My Martha Stewart tendencies have also finally been completely assuaged and I'm looking forward to living a future life less perfectly. We will ceremoniously burn my collection of 'Living' magazines when we move and I never want to see another iced biscuit again for as long as I live. It is not for nothing that Martha's empire is crumbling and not MacDonald's or Walmart. It is also complete crap when someone says that 'passion' and 'integrity' makes up for either a living wage or family life. The whole 'artisan' thing needs a reality check: Journalists with safe, well paid jobs who extort 'artisans' to sacrifice themselves for some moral food crusade, need a kick up the a** or 24 hours in a bakery to see what bollocks they are peddling and just how hard 'hard' is.
Most challenging of all this year however, has been my ghastly health. It was with extraordinarily bad luck that one of the few known (and exceptionally rare) triggers for Guillain Barre Syndrome was Chikungunya, which I managed to get. Just as we thought the nightmare of GBS was receding I got it all over again, and ended up in bed for weeks on & off, battling excruciating nerve and joint pain, paralysis and fevers. I must admit to some very dark days. My hair started falling out in chunks, my body ballooned due to all the dreadful drugs and I became scarily frail. This all coincided with our major push to renovate the Fireproof Building. There seemed no respite from all the endless negotiations with banks and contractors and shipping agents and bureaucrats and we just rolled with all the punches and blearily pushed on. What a beautiful place we created too.
In amongst all of this mayham, the boys thrived and grew. They have been nothing short of angels this year - endlessly patient and understanding, supportive, mature and amazingly calm with a mother who had clearly lost the plot most days and an absent and exhausted father who immediately fell asleep if he sat down for longer than 5 minutes.
Has it all been worth it, I hear you say. Was it a foolish thing to chuck up the security of our middle class life in the leafy northern suburbs of Johannesburg and come and live on this fickle little island in the Caribbean and start our own business, nearly totaling ourselves in the process?
Of course we ask ourselves this question nearly everyday and of course we don't know the answer. I'm definitely not going to say that the view or the sunsets make it all worthwhile, nor do I have any other snappy answers either. We had to come and see for ourselves and we really did want to do this. So we did. Now it's all part of the story of our family and who we are and who the boys are. Don't ask me if we would do it all over again however - I may just hit you.
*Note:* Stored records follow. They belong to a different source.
What follows belongs to an exercise in optimizing a design on an open flow for small area; a production flow would make more cautious choices. The RTL was checked by simulation tests, not by an equivalence proof against the original design. No activity file was given, so power comes from the tool's default toggle rates.

### design/flow/run.sh
#!/bin/bash
# synth_recipe.tcl (not shown) runs the flow's synth.tcl, then flattens the netlist and writes it again
# the make line also repeats each setting of config.mk as NAME=value (left out here)
make -C /OpenROAD-flow-scripts/flow DESIGN_CONFIG=/design/flow/config.mk WORK_HOME=/design/flow/orfs CLKGATE_MAP_FILE= SYNTH_SCRIPT=/design/flow/synth_recipe.tcl finish
### design/flow/config.mk
export PLATFORM = sky130hd
export DESIGN_NAME = vga_player_top
export DESIGN_NICKNAME = vga_player_top
export VERILOG_FILES = /design/flow/design.v
export SDC_FILE = /design/flow/constraint.sdc
export NUM_CORES = 4
export LEC_CHECK = 0
export CAP_MARGIN = 20
export CORE_MARGIN = 2
export CORE_UTILIZATION = 40
export SLEW_MARGIN = 20
### design/flow/constraint.sdc
create_clock -name core_clock -period 31.75 [get_ports {px_clk}]
set_input_delay 6.3500 -clock core_clock [delete_from_list [all_inputs] [get_ports {px_clk}]]
set_output_delay 6.3500 -clock core_clock [all_outputs]
set_load 0.01 [all_outputs]
### design/flow/design.v
`default_nettype none
package vga_player_pkg;
    localparam int ROW_BITS = 128;
    localparam int ROW_BYTES = 16;
    localparam int BLOCK_PX = 8;
    localparam int BLOCKS_X = 80;
    localparam int SOUND_WORD_BITS = 16;
    localparam logic [7:0] READ_CMD = 8'h6B;
    localparam int ADDR_BITS = 24;
    localparam int DUMMY_CYCLES = 8;
    typedef logic [9:0] count_t;
    typedef logic [ROW_BITS-1:0] row_t;
    typedef logic [SOUND_WORD_BITS-1:0] sound_word_t;
    typedef struct packed {
        logic r;
        logic g;
        logic b;
    } color_t;
    typedef struct packed {
        logic [1:0] r;
        logic [1:0] g;
        logic [1:0] b;
    } rgb_t;
    typedef struct packed {
        count_t hcount;
        count_t vcount;
        logic   hsync;
        logic   vsync;
        logic   active;
    } raster_t;
    typedef struct packed {
        logic sel_n;
        logic sclk;
        logic io0;
        logic io_oe;
    } qspi_out_t;
endpackage
`default_nettype wire
`timescale 1ns/1ps
`default_nettype none
module vga_timing #(
    parameter int H_ACTIVE = 640,
    parameter int H_FRONT  = 16,
    parameter int H_SYNC   = 96,
    parameter int H_BACK   = 80,
    parameter int V_ACTIVE = 480,
    parameter int V_FRONT  = 1,
    parameter int V_SYNC   = 3,
    parameter int V_BACK   = 36
) (
    input  wire                       px_clk,
    input  wire                       rst,
    output vga_player_pkg::raster_t   raster
);
    localparam int H_TOTAL = H_ACTIVE + H_FRONT + H_SYNC + H_BACK;
    localparam int V_TOTAL = V_ACTIVE + V_FRONT + V_SYNC + V_BACK;
    localparam int H_SYNC_START = H_ACTIVE + H_FRONT;
    localparam int V_SYNC_START = V_ACTIVE + V_FRONT;
    vga_player_pkg::count_t hcount;
    vga_player_pkg::count_t vcount;
    always_ff @(posedge px_clk) begin
        if (rst) begin
            hcount <= '0;
            vcount <= '0;
        end else if (hcount == H_TOTAL - 1) begin
            hcount <= '0;
            if (vcount == V_TOTAL - 1) begin
                vcount <= '0;
            end else begin
                vcount <= vcount + 1'b1;
            end
        end else begin
            hcount <= hcount + 1'b1;
        end
    end
    always_comb begin
        raster.hcount = hcount;
        raster.vcount = vcount;
        raster.hsync  = !(hcount >= H_SYNC_START && hcount < H_SYNC_START + H_SYNC);
        raster.vsync  = !(vcount >= V_SYNC_START && vcount < V_SYNC_START + V_SYNC);
        raster.active = hcount < H_ACTIVE && vcount < V_ACTIVE;
    end
endmodule
`default_nettype wire
`timescale 1ns/1ps
`default_nettype none
module frame_sequencer #(
    parameter int H_ACTIVE     = 640,
    parameter int H_FRONT      = 16,
    parameter int H_SYNC       = 96,
    parameter int H_BACK       = 80,
    parameter int V_ACTIVE     = 480,
    parameter int FRAME_REPEAT = 3,
    parameter int FRAME_COUNT  = 16
) (
    input  wire                                   px_clk,
    input  wire                                   rst,
    input  wire vga_player_pkg::raster_t          raster,
    output logic                                  fetch_start,
    output logic [vga_player_pkg::ADDR_BITS-1:0]  fetch_addr,
    output logic [1:0]                            repeat_idx
);
    localparam int H_TOTAL = H_ACTIVE + H_FRONT + H_SYNC + H_BACK;
    localparam int BANDS   = V_ACTIVE / vga_player_pkg::BLOCK_PX;
    logic [15:0] frame_idx;
    logic        band_start;
    logic        blank_start;
    logic        refresh_end;
    logic [6:0]  band_next;
    assign band_start = raster.hcount == 0
        && raster.vcount % vga_player_pkg::BLOCK_PX == 0
        && raster.vcount < V_ACTIVE - vga_player_pkg::BLOCK_PX;
    assign blank_start = raster.hcount == 0 && raster.vcount == V_ACTIVE;
    assign refresh_end = raster.hcount == H_TOTAL - 1 && raster.vcount == V_ACTIVE - 1;
    assign fetch_start = band_start || blank_start;
    assign band_next   = blank_start ? 7'd0 : 7'(raster.vcount / vga_player_pkg::BLOCK_PX + 1);
    assign fetch_addr = vga_player_pkg::ADDR_BITS'(
        (frame_idx * BANDS + band_next) * vga_player_pkg::ROW_BYTES);
    always_ff @(posedge px_clk) begin
        if (rst) begin
            repeat_idx <= '0;
            frame_idx  <= '0;
        end else if (refresh_end) begin
            if (repeat_idx == FRAME_REPEAT - 1) begin
                repeat_idx <= '0;
                if (frame_idx == FRAME_COUNT - 1) begin
                    frame_idx <= '0;
                end else begin
                    frame_idx <= frame_idx + 1'b1;
                end
            end else begin
                repeat_idx <= repeat_idx + 1'b1;
            end
        end
    end
endmodule
`default_nettype wire
`timescale 1ns/1ps
`default_nettype none
module qspi_row_reader (
    input  wire                                  px_clk,
    input  wire                                  rst,
    input  wire                                  fetch_start,
    input  wire [vga_player_pkg::ADDR_BITS-1:0]  fetch_addr,
    input  wire [3:0]                            io_in,
    output vga_player_pkg::qspi_out_t            qspi,
    output vga_player_pkg::row_t                 fetched_row,
    output logic                                 row_done
);
    localparam int CMD_CYCLES  = $bits(vga_player_pkg::READ_CMD);
    localparam int OUT_BITS    = CMD_CYCLES + vga_player_pkg::ADDR_BITS;
    localparam int READ_CYCLES = vga_player_pkg::ROW_BITS / 4 + 1;
    typedef enum logic [2:0] {
        IDLE,
        SELECT,
        COMMAND,
        ADDRESS,
        DUMMY,
        READ
    } phase_t;
    phase_t                 phase;
    phase_t                 phase_next;
    logic [5:0]             bit_cnt;
    logic [5:0]             phase_len;
    logic                   phase_end;
    logic [OUT_BITS-1:0]    out_sr;
    vga_player_pkg::row_t   row_sr;
    always_comb begin
        phase_len  = 6'd1;
        phase_next = IDLE;
        case (phase)
            SELECT: begin
                phase_next = COMMAND;
            end
            COMMAND: begin
                phase_len  = 6'(CMD_CYCLES);
                phase_next = ADDRESS;
            end
            ADDRESS: begin
                phase_len  = 6'(vga_player_pkg::ADDR_BITS);
                phase_next = DUMMY;
            end
            DUMMY: begin
                phase_len  = 6'(vga_player_pkg::DUMMY_CYCLES);
                phase_next = READ;
            end
            READ: begin
                phase_len  = 6'(READ_CYCLES);
                phase_next = IDLE;
            end
            default: begin
                phase_next = IDLE;
            end
        endcase
    end
    assign phase_end = bit_cnt == phase_len - 1'b1;
    always_ff @(posedge px_clk) begin
        if (rst) begin
            phase   <= IDLE;
            bit_cnt <= '0;
        end else if (phase == IDLE) begin
            bit_cnt <= '0;
            if (fetch_start) begin
                phase <= SELECT;
            end
        end else if (phase_end) begin
            bit_cnt <= '0;
            phase   <= phase_next;
        end else begin
            bit_cnt <= bit_cnt + 1'b1;
        end
    end
    always_ff @(posedge px_clk) begin
        if (phase == IDLE && fetch_start) begin
            out_sr <= {vga_player_pkg::READ_CMD, fetch_addr};
        end else if (phase == COMMAND || phase == ADDRESS) begin
            out_sr <= out_sr << 1;
        end
        if (phase == READ) begin
            row_sr <= {row_sr[vga_player_pkg::ROW_BITS-5:0], io_in};
        end
    end
    always_comb begin
        qspi.sel_n = phase == IDLE;
        qspi.sclk  = phase != IDLE && phase != SELECT;
        qspi.io_oe = phase == COMMAND || phase == ADDRESS;
        qspi.io0   = qspi.io_oe && out_sr[OUT_BITS-1];
    end
    assign fetched_row = {row_sr[vga_player_pkg::ROW_BITS-5:0], io_in};
    assign row_done    = phase == READ && phase_end;
endmodule
`default_nettype wire
`timescale 1ns/1ps
`default_nettype none
module row_buffer #(
    parameter int H_ACTIVE = 640,
    parameter int H_FRONT  = 16,
    parameter int H_SYNC   = 96,
    parameter int H_BACK   = 80,
    parameter int V_ACTIVE = 480,
    parameter int V_FRONT  = 1,
    parameter int V_SYNC   = 3,
    parameter int V_BACK   = 36
) (
    input  wire                              px_clk,
    input  wire                              rst,
    input  wire vga_player_pkg::raster_t     raster,
    input  wire                              row_done,
    input  wire vga_player_pkg::row_t        fetched_row,
    input  wire [1:0]                        repeat_idx,
    output vga_player_pkg::row_t             display_row,
    output vga_player_pkg::sound_word_t      sound_word,
    output logic                             sound_load
);
    localparam int H_TOTAL = H_ACTIVE + H_FRONT + H_SYNC + H_BACK;
    localparam int V_TOTAL = V_ACTIVE + V_FRONT + V_SYNC + V_BACK;
    vga_player_pkg::row_t cache_row;
    logic                 pending;
    logic                 band_end;
    logic                 swap;
    assign band_end = raster.hcount == H_TOTAL - 1
        && ((raster.vcount % vga_player_pkg::BLOCK_PX == vga_player_pkg::BLOCK_PX - 1
             && raster.vcount < V_ACTIVE)
            || raster.vcount == V_TOTAL - 1);
    assign swap = band_end && pending;
    always_ff @(posedge px_clk) begin
        if (row_done) begin
            cache_row <= fetched_row;
        end
    end
    always_ff @(posedge px_clk) begin
        if (rst) begin
            pending     <= 1'b0;
            display_row <= '0;
            sound_word  <= '0;
            sound_load  <= 1'b0;
        end else begin
            sound_load <= swap;
            if (row_done) begin
                pending <= 1'b1;
            end else if (swap) begin
                pending <= 1'b0;
            end
            if (swap) begin
                display_row <= cache_row;
                sound_word  <= cache_row[vga_player_pkg::ROW_BITS - 1
                    - vga_player_pkg::SOUND_WORD_BITS * repeat_idx
                    -: vga_player_pkg::SOUND_WORD_BITS];
            end
        end
    end
endmodule
`default_nettype wire
`timescale 1ns/1ps
`default_nettype none
module pixel_color (
    input  wire                            px_clk,
    input  wire                            rst,
    input  wire vga_player_pkg::raster_t   raster,
    input  wire vga_player_pkg::row_t      display_row,
    input  wire vga_player_pkg::color_t    color_on,
    input  wire vga_player_pkg::color_t    color_off,
    output vga_player_pkg::rgb_t           rgb,
    output logic                           hsync,
    output logic                           vsync
);
    logic [6:0] block;
    logic       pix_on;
    function automatic logic [5:0] widen(input vga_player_pkg::color_t c);
        widen = {{2{c.r}}, {2{c.g}}, {2{c.b}}};
    endfunction
    assign block = 7'(raster.hcount / vga_player_pkg::BLOCK_PX);
    assign pix_on = raster.active
        ? display_row[vga_player_pkg::BLOCKS_X - 1 - block]
        : 1'b0;
    always_ff @(posedge px_clk) begin
        if (rst) begin
            rgb   <= widen(color_off);
            hsync <= 1'b1;
            vsync <= 1'b1;
        end else begin
            rgb   <= widen(pix_on ? color_on : color_off);
            hsync <= raster.hsync;
            vsync <= raster.vsync;
        end
    end
endmodule
`default_nettype wire
`timescale 1ns/1ps
`default_nettype none
module pwm_audio (
    input  wire                               px_clk,
    input  wire                               rst,
    input  wire vga_player_pkg::raster_t      raster,
    input  wire vga_player_pkg::sound_word_t  sound_word,
    input  wire                               sound_load,
    output logic                              sound_p,
    output logic                              sound_n
);
    logic [7:0] counter;
    logic [7:0] threshold;
    logic       half_band;
    assign half_band = raster.hcount == 0
        && raster.vcount % vga_player_pkg::BLOCK_PX == vga_player_pkg::BLOCK_PX / 2;
    always_ff @(posedge px_clk) begin
        if (rst) begin
            counter   <= '0;
            threshold <= '0;
            sound_p   <= 1'b0;
            sound_n   <= 1'b1;
        end else begin
            counter <= counter + 1'b1;
            if (sound_load) begin
                threshold <= sound_word[vga_player_pkg::SOUND_WORD_BITS-1 -: 8];
            end else if (half_band) begin
                threshold <= sound_word[7:0];
            end
            sound_p <= counter < threshold;
            sound_n <= !(counter < threshold);
        end
    end
endmodule
`default_nettype wire
`timescale 1ns/1ps
`default_nettype none
module vga_player_top #(
    parameter int H_ACTIVE     = 640,
    parameter int H_FRONT      = 16,
    parameter int H_SYNC       = 96,
    parameter int H_BACK       = 80,
    parameter int V_ACTIVE     = 480,
    parameter int V_FRONT      = 1,
    parameter int V_SYNC       = 3,
    parameter int V_BACK       = 36,
    parameter int FRAME_REPEAT = 3,
    parameter int FRAME_COUNT  = 16
) (
    input  wire                             px_clk,
    input  wire                             rst,
    input  wire [2:0]                       color_on,
    input  wire [2:0]                       color_off,
    input  wire [3:0]                       io_in,
    output logic [3:0]                      qspi,
    output logic [5:0]                      rgb,
    output logic                            hsync,
    output logic                            vsync,
    output logic                            sound_p,
    output logic                            sound_n
);
    vga_player_pkg::raster_t               raster;
    logic                                  fetch_start;
    logic [vga_player_pkg::ADDR_BITS-1:0]  fetch_addr;
    logic [1:0]                            repeat_idx;
    logic                                  row_done;
    vga_player_pkg::row_t                  fetched_row;
    vga_player_pkg::row_t                  display_row;
    vga_player_pkg::sound_word_t           sound_word;
    logic                                  sound_load;
    vga_timing #(
        .H_ACTIVE(H_ACTIVE), .H_FRONT(H_FRONT), .H_SYNC(H_SYNC), .H_BACK(H_BACK),
        .V_ACTIVE(V_ACTIVE), .V_FRONT(V_FRONT), .V_SYNC(V_SYNC), .V_BACK(V_BACK)
    ) u_timing (
        .px_clk (px_clk),
        .rst    (rst),
        .raster (raster)
    );
    frame_sequencer #(
        .H_ACTIVE(H_ACTIVE), .H_FRONT(H_FRONT), .H_SYNC(H_SYNC), .H_BACK(H_BACK),
        .V_ACTIVE(V_ACTIVE), .FRAME_REPEAT(FRAME_REPEAT), .FRAME_COUNT(FRAME_COUNT)
    ) u_sequencer (
        .px_clk      (px_clk),
        .rst         (rst),
        .raster      (raster),
        .fetch_start (fetch_start),
        .fetch_addr  (fetch_addr),
        .repeat_idx  (repeat_idx)
    );
    qspi_row_reader u_reader (
        .px_clk      (px_clk),
        .rst         (rst),
        .fetch_start (fetch_start),
        .fetch_addr  (fetch_addr),
        .io_in       (io_in),
        .qspi        (qspi_pins),
        .fetched_row (fetched_row),
        .row_done    (row_done)
    );
    row_buffer #(
        .H_ACTIVE(H_ACTIVE), .H_FRONT(H_FRONT), .H_SYNC(H_SYNC), .H_BACK(H_BACK),
        .V_ACTIVE(V_ACTIVE), .V_FRONT(V_FRONT), .V_SYNC(V_SYNC), .V_BACK(V_BACK)
    ) u_row_buffer (
        .px_clk      (px_clk),
        .rst         (rst),
        .raster      (raster),
        .row_done    (row_done),
        .fetched_row (fetched_row),
        .repeat_idx  (repeat_idx),
        .display_row (display_row),
        .sound_word  (sound_word),
        .sound_load  (sound_load)
    );
    vga_player_pkg::qspi_out_t             qspi_pins;
    vga_player_pkg::rgb_t                  rgb_pins;
    assign qspi = qspi_pins;
    assign rgb  = rgb_pins;
    pixel_color u_pixel (
        .px_clk      (px_clk),
        .rst         (rst),
        .raster      (raster),
        .display_row (display_row),
        .color_on    (vga_player_pkg::color_t'(color_on)),
        .color_off   (vga_player_pkg::color_t'(color_off)),
        .rgb         (rgb_pins),
        .hsync       (hsync),
        .vsync       (vsync)
    );
    pwm_audio u_audio (
        .px_clk     (px_clk),
        .rst        (rst),
        .raster     (raster),
        .sound_word (sound_word),
        .sound_load (sound_load),
        .sound_p    (sound_p),
        .sound_n    (sound_n)
    );
endmodule
`default_nettype wire
==> results.txt <==
## registers in the layout (all words and copies together), names as in the netlist, 2 cells and up
signal                    count
u_audio.counter               8
u_timing.hcount              10
u_reader.phase                3
u_reader.row_sr             124
u_row_buffer.sound_word      16
u_row_buffer.cache_row      128
u_reader.bit_cnt              6
u_row_buffer.display_row    128
u_reader.out_sr              28
u_pixel.rgb                   3
u_timing.vcount              10
u_sequencer.frame_idx        16
u_audio.threshold             8
u_sequencer.repeat_idx        2
## cells in the mapped netlist, drive strengths merged, types with 9 or more instances
library cell  count  area [sq um]
a211oi           21           163
a21oi           165           826
nor2b             9          56.3
and3             10          62.6
fa               30           601
inv              74           278
nor3             17          90.1
ha               63           788
nand3            28           140
nand4            12          75.1
edfxtp          272          8170
dfxtp           224          4480
a21o             18           135
buf              23           141
xor2             30           263
nor2            107           402
nand2           358          1340
o21ai            27           135
clkbuf           67           251
or3               9          56.3
xnor2            40           350
mux2i            19           190
mux4             54          1250
## routing by layer
| metal | part of all wire (%) | GRT usage, % |
|---|---|---|
| met5 | 0 | 0 |
| met4 | 2.3 | 4.81 |
| met3 | 4.8 | 3.07 |
| met2 | 48 | 25.0 |
| met1 | 45 | 20.1 |
## cell families after synthesis
kind of cell | after synthesis
AO/OA/AOI/OAI | 263
XOR/XNOR | 70
adder cells (fa/ha/maj) | 93
buffers and inverters | 164
flip-flops | 496
multiplexers | 78
AND/OR/NAND/NOR | 586
## worst max path at each step
stage               slack (ns)                                         to                      startpoint
detailed placement       23.63  u_row_buffer.display_row[36]$_SDFFE_PP0P_                             rst
CTS                      23.24                                    qspi[1]  u_reader.phase[1]$_SDFFE_PP0P_
global route             23.16                                    qspi[1]  u_reader.phase[1]$_SDFFE_PP0P_
global placement         23.70          u_row_buffer.pending$_SDFFE_PP0P_                             rst
floorplan                23.86        u_row_buffer.cache_row[0]$_DFFE_PP_  u_reader.phase[1]$_SDFFE_PP0P_
finish                   23.26                                    qspi[1]  u_reader.phase[1]$_SDFFE_PP0P_
## cell type report
class	count	area (sq um)	share of cell area [%]
Multi-Input combinational cell	1090	7540	32.3
Tap cell	680	851	3.64
Inverter	74	280	1.20
Timing Repair Buffer	40	372	1.59
Clock inverter	20	190	0.814
Sequential cell	496	12700	54.1
Clock buffer	78	1490	6.37
## critical path: cells and delay by family, from the launching register on
kind | cells | cell delay (ns)
buffers and inverters | 2 | 0.77
DFF | 1 | 0.45
and+or+nand+nor | 2 | 0.32
## placed cells by master (no fill, tap or decap), types with 9 or more instances in the layout
master	n
nor2_1	106
clkdlybuf4s50_1	24
clkbuf_16	53
a21o_1	18
fa_1	30
and3_1	9
edfxtp_1	272
inv_1	73
buf_4	13
clkbuf_1	18
o21ai_0	27
xnor2_1	40
mux4_2	45
nor2b_1	9
a211oi_1	20
ha_1	63
xor2_1	30
or3_1	9
nand4_1	12
mux2i_1	19
nand2_1	358
dfxtp_1	223
nand3_1	27
a21oi_1	165
mux4_1	9
nor3_1	16
## through the flow
stage / instances / instance area (sq um)
6_report: 2478 / 23400
3_5_place_dp: 2380 / 21700
4_1_cts: 2478 / 23400
5_1_grt: 2478 / 23400
2_1_floorplan: 1750 / 20800
3_3_place_gp: 2380 / 21700
## report_power, final
part / leakage [nW] / internal [mW] / total (mW) / switching (mW)
Clock: 0.804 / 0.335 / 0.587 / 0.252
Combinational: 2.87 / 0.0288 / 0.0792 / 0.0504
Sequential: 4.27 / 0.701 / 0.711 / 0.00906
Having survived, we are now ready for the next chapter, which is all about the boys going back to South Africa, starting school and being reunited with old friends and family. Tyler gets to stay behind to run the bakery and I get to knock-up some air miles again, something I used to be rather proficient at. We are spending a very content and quiet Christmas hanging out in our Carrot Bay eyrie, as we count down the days until we leave. We have a new house in Rosetta to sort out, school uniforms to sew name tags into, bakkies and dogs to choose, grandparents to fuss over us, cousins to play with and boarding school life with trunks, 'free bounds' and housemasters to look forward to. We'll be swopping rashies and snorkels for wellies and snaffles and we'll be struggling with our isiZulu, just as we were really beginning to understand West Indian accents.
Once the new order is settled, I'm starting my book. I should have plenty of time on the 16 hour SAA Joburg-New York City flight.